_What you have to do_
Output the entries below exactly, from the first line to the line holding "min in group", both included.

Saved entries:
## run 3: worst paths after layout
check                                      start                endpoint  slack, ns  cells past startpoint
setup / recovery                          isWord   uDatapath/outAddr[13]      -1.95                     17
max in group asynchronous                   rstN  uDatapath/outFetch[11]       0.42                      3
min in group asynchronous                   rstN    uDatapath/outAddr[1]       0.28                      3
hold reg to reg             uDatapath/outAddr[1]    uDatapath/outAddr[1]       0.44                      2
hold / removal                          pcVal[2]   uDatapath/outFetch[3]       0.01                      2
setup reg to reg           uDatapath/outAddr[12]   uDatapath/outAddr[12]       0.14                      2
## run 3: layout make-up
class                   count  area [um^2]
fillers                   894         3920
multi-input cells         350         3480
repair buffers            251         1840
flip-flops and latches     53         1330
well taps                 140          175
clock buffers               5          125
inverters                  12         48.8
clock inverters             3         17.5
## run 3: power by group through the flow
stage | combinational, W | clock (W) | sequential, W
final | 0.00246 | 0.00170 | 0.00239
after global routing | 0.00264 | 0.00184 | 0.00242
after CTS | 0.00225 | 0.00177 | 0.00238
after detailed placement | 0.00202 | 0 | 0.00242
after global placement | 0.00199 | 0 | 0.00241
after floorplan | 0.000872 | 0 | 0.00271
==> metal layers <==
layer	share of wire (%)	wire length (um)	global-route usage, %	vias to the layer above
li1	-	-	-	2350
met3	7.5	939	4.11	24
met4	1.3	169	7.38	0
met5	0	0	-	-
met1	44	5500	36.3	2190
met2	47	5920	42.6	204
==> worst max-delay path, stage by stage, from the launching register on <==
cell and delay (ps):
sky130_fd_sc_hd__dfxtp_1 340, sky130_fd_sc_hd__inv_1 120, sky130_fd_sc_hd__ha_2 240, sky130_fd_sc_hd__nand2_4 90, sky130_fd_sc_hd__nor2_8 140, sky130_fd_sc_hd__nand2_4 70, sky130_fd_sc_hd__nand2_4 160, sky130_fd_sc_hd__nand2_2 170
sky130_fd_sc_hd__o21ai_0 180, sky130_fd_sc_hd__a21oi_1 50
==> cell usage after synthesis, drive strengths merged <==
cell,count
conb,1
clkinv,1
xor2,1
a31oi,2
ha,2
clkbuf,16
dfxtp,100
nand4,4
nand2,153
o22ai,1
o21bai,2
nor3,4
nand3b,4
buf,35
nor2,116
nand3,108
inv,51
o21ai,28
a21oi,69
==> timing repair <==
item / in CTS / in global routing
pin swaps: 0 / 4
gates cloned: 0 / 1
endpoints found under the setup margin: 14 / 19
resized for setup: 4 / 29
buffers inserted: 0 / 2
## config.mk

```make
export PLATFORM = sky130hd
export DESIGN_NAME = dram_refresh_sched
export DESIGN_NICKNAME = d
export VERILOG_FILES = /design/src/rtl/dram_ref_pkg.sv /design/src/rtl/ras_pulse_gen.sv /design/src/rtl/ref_interval_timer.sv /design/src/rtl/ref_backlog_ctr.sv /design/src/rtl/dram_refresh_sched.sv
export SDC_FILE = /design/constraint.sdc
export NUM_CORES = 1
export LEC_CHECK = 0
export ABC_CLOCK_PERIOD_IN_PS = 4900
export BUFFER_PORTS_ARGS = -buffer_cell sky130_fd_sc_hd__buf_2
export CELL_PAD_IN_SITES_DETAIL_PLACEMENT = 0
export CELL_PAD_IN_SITES_GLOBAL_PLACEMENT = 2
export CORE_ASPECT_RATIO = 0.7
export CORE_MARGIN = 4
export CORE_UTILIZATION = 43
export DETAILED_ROUTE_END_ITERATION = 10
export PLACE_DENSITY = 0.8
export SYNTH_ARGS = -nofsm -noshare
export SYNTH_HDL_FRONTEND = slang
export SYNTH_SLANG_ARGS = --single-unit
```

## constraint.sdc

```tcl
create_clock -name clk_i -period 4.9 [get_ports clk_i]
set_clock_uncertainty 0.15 [all_clocks]
set_input_delay 0.735 -clock clk_i [delete_from_list [all_inputs] [get_ports clk_i]]
set_output_delay 0.735 -clock clk_i [all_outputs]
set_load 0.01 [all_outputs]
```
## config.mk

```make
export PLATFORM = sky130hd
export DESIGN_NAME = modtimer
export DESIGN_NICKNAME = d
export VERILOG_FILES = /design/src/rtl/modtimer.sv
export SDC_FILE = /design/constraint.sdc
export NUM_CORES = 1
export LEC_CHECK = 0
export BUFFER_PORTS_ARGS = -buffer_cell sky130_fd_sc_hd__buf_2
export CORE_MARGIN = 2
export CORE_UTILIZATION = 50
export DETAILED_ROUTE_END_ITERATION = 7
export PLACE_DENSITY = 0.83
export SYNTH_ARGS = -nofsm -noshare
export SYNTH_HDL_FRONTEND = slang
export SYNTH_SLANG_ARGS = --single-unit
```

## constraint.sdc

```tcl
create_clock -name clk -period 2.1 [get_ports clk]
set_clock_uncertainty 0.05 [all_clocks]
set_input_delay 0 -clock clk [delete_from_list [all_inputs] [get_ports clk]]
set_output_delay 0 -clock clk [all_outputs]
set_load 0.01 [all_outputs]
```

## src/rtl/modtimer.sv

```systemverilog
module modtimer #(
  parameter int CW  = 16,
  parameter int PSW = 3,
  parameter int AW  = 8,
  parameter int DW  = 32
) (
  input  logic          clk,
  input  logic          rst_n,
  input  logic          bus_wr,
  input  logic [AW-1:0] bus_addr,
  input  logic [DW-1:0] bus_wdata,
  output logic [DW-1:0] bus_rdata,
  output logic          irq
);
  localparam int PHW = (1 << PSW) - 1;
  localparam logic [AW-1:0] A_CTL  = AW'(8'h00);
  localparam logic [AW-1:0] A_CNT  = AW'(8'h04);
  localparam logic [AW-1:0] A_MOD  = AW'(8'h08);
  localparam logic [AW-1:0] A_INIT = AW'(8'h4C);
  localparam logic [PHW-1:0] ONES = '1;

  logic [PSW-1:0] ps_q;
  logic [1:0]     sel_q;
  logic           ie_q, flag_q;
  logic [CW-1:0]  cnt_q, mod_q, modb_q, init_q, initb_q;
  logic [PHW-1:0] ph_q;

  wire wr_ctl  = bus_wr && bus_addr == A_CTL;
  wire wr_cnt  = bus_wr && bus_addr == A_CNT;
  wire wr_mod  = bus_wr && bus_addr == A_MOD;
  wire wr_init = bus_wr && bus_addr == A_INIT;

  wire             run    = sel_q == 2'd1;
  wire [PSW-1:0]   shamt  = PSW'(PHW) - ps_q;
  wire [PHW-1:0]   ph_lim = ONES >> shamt;
  wire             tick   = run && ph_q >= ph_lim;
  wire             wrap   = cnt_q == mod_q;
  wire             ovf    = tick && wrap && !wr_cnt;

  logic unused_wdata;
  assign unused_wdata = ^{bus_wdata[DW-1:CW], bus_wdata[5]};

  always_ff @(posedge clk or negedge rst_n) begin
    if (!rst_n) begin
      ps_q    <= '0;
      sel_q   <= '0;
      ie_q    <= 1'b0;
      flag_q  <= 1'b0;
      cnt_q   <= '0;
      mod_q   <= '0;
      modb_q  <= '0;
      init_q  <= '0;
      initb_q <= '0;
      ph_q    <= '0;
    end else begin
      ph_q <= (!run || tick) ? '0 : ph_q + 1'b1;

      if (wr_cnt)    cnt_q <= init_q;
      else if (tick) cnt_q <= wrap ? init_q : cnt_q + 1'b1;

      if (wr_mod)  modb_q  <= bus_wdata[CW-1:0];
      if (wr_init) initb_q <= bus_wdata[CW-1:0];
      if (sel_q == 2'd0) begin
        mod_q  <= modb_q;
        init_q <= initb_q;
      end

      if (wr_ctl) begin
        ps_q  <= bus_wdata[PSW-1:0];
        sel_q <= bus_wdata[4:3];
        ie_q  <= bus_wdata[6];
      end

      if (ovf)                         flag_q <= 1'b1;
      else if (wr_ctl && !bus_wdata[7]) flag_q <= 1'b0;
    end
  end

  always_comb begin
    bus_rdata = '0;
    case (bus_addr)
      A_CTL:   bus_rdata = DW'({flag_q, ie_q, 1'b0, sel_q, ps_q});
      A_CNT:   bus_rdata = DW'(cnt_q);
      A_MOD:   bus_rdata = DW'(modb_q);
      A_INIT:  bus_rdata = DW'(initb_q);
      default: bus_rdata = '0;
    endcase
  end

  assign irq = flag_q && ie_q;
endmodule


```

==> metrics <==
Register Area=about 2400 um2; Post-Synthesis Cell Area=4920 um2; R2R cell count=9; routing usage on met1=between 20% and 30%; Core Region=about 9600 um2; Final Max Tran Viols=0; area of the multi-input gates=between 2000 and 2500 um2; crit path from=ps_q[2]$_DFFE_PN0P_; final WL=roughly 12000 um; global placement routability congestion=roughly 0.89; Rows=36; Routed wire per std cell=18.3 um; Slew @ Worst Pin=between 600 and 700 ps; Top-Level Pins=76; die area=around 11000 um2; H-tree Lvls=3; TNS Setup=-791 ps; DP HPWL=a little under 8000 um; initial antenna violation count=0; asr flop ratio synth=between 90% and 100%; fin crit share=105%; Clock Pin Slew Worst Setup and Hold Paths=approximately 90 ps; Antenna Cells=0; Crit Path Max Fanout=4; Final Hold Fails=1; Post-DP Area=between 5000 and 6000 um2; capturing point of the worst reg2reg path=cnt_q[10]$_DFFE_PN0P_; DRT antenna net count=0; critical path data required time=around 2300 ps; r2r setup slk=-110 ps; Max-Cap Viols=0; failing checks=hold timing, setup timing; vias per inst=about 5.8; # setup viols final=16; worst hold path cell count=3; Die X=about 100 um; Num CTS Buffers=9; Critical Path AT=between 2000 and 2500 ps; CTS tree=built; Final Cell Area=5960 um2; Area contributors post-synth=dfrtp_1 48%, mux2_2 14%, a222oi_1 3.3%; Hold Path End=flag_q$_DFFE_PN0P_; die height=about 100 um; Initial Utilization=around half; cell taking the most area after synthesis=dfrtp_1; slowest stage delay, CP=400 ps; drc violations=0; Startpoint Class=flip-flop; CTS sink cnt=94; P&R area growth vs syn=21.2%; synth cell count leaders=94 x dfrtp_1, 60 x mux2_2, 31 x nand2_1; Nets=approximately 570; Final Util=61.8%; PwrDens=about 770 nW/um2; clock latency on the worst-skew pair=between 300 and 400 ps; Yosys top cell area share=47.8%; status=complete, but fails checks; slowest CP cell=or3_4; critical path capture point type=flip-flop; worst hold slack=-0.814 ps; clock root buffer=clkbuf_8; Max clock buf depth=2; Most used DFF post-synth=dfrtp_1; share of cells above drive strength 1=between 30 and 40%; critical path type=reg -> reg; DR pass1 iterations=7; GRT Total Usage=22.7%; Worst Hold Launch=bus_wr; Hold/Removal Path Class=in -> reg; EDFF count, synth=0; register area share after synthesis=a little under half; FMAX=452 MHz; met3 global-route usage=3.39%; Tot Pwr=0.00456 W; number of global-route vias before repair=3700; Slew HR=between 50 and 60%; largest net degree at the start of global routing=55; # port buffers=43; fillers=just over 700; vias post-DR=3787; Critical R2R Launch=ps_q[2]$_DFFE_PN0P_; Post-Syn Area per Cell=between 10 and 15 um2; Iteration-0 DRC Markers=391; Distinct cells, synth=47; top-count cell post-synth=dfrtp_1; first-pass GRT wire length=about 18000 um; setup repair after global routing missed its margin=true; Final min period=approximately 2200 ps; busiest grt layer=met2; Synth Warn #=0; cells along the critical path=or3_4 > ha_4 > nor2b_2 > o21ai_2 > a21oi_2 > buf_4 > o31a_1 > o22a_1 > o21a_1; maximum VDD drop=roughly 0.55 mV; Gate Count Post-Synth=422; Overflow after GRT=0; M2 GR Usage=a little under two fifths; FF+latch count, synth=94; Leak=3.12 nW; setup ws final=-115 ps
[where the power goes]
group / internal [W] / switching [W]
Sequential: 0.00198 / 0.000145
Clock: 0.000730 / 0.000617
Combinational: 0.000510 / 0.000581
[metrics by stage]
step	hold slack, ps	worst slack [ps]	cells
after floorplan	-346	-15.8	437
after global placement	24.9	-29.3	618
after detailed placement	33.3	-72.1	618
after CTS	4.69	-31.4	651
after global routing	38.3	-161	653
final	-0.814	-115	653
[how the worst max path moves through the flow]
| stage | endpoint | slack, ps |
|---|---|---|
| after floorplan | cnt_q[0]$_DFFE_PN0P_ | -20 |
| after detailed placement | cnt_q[10]$_DFFE_PN0P_ | -70 |
| after CTS | cnt_q[9]$_DFFE_PN0P_ | -30 |
| after global routing | cnt_q[10]$_DFFE_PN0P_ | -160 |
| final | cnt_q[10]$_DFFE_PN0P_ | -110 |
| after global placement | cnt_q[10]$_DFFE_PN0P_ | -30 |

_Answer to this task_
## run 3: worst paths after layout
check                                      start                endpoint  slack, ns  cells past startpoint
setup / recovery                          isWord   uDatapath/outAddr[13]      -1.95                     17
max in group asynchronous                   rstN  uDatapath/outFetch[11]       0.42                      3
min in group asynchronous                   rstN    uDatapath/outAddr[1]       0.28                      3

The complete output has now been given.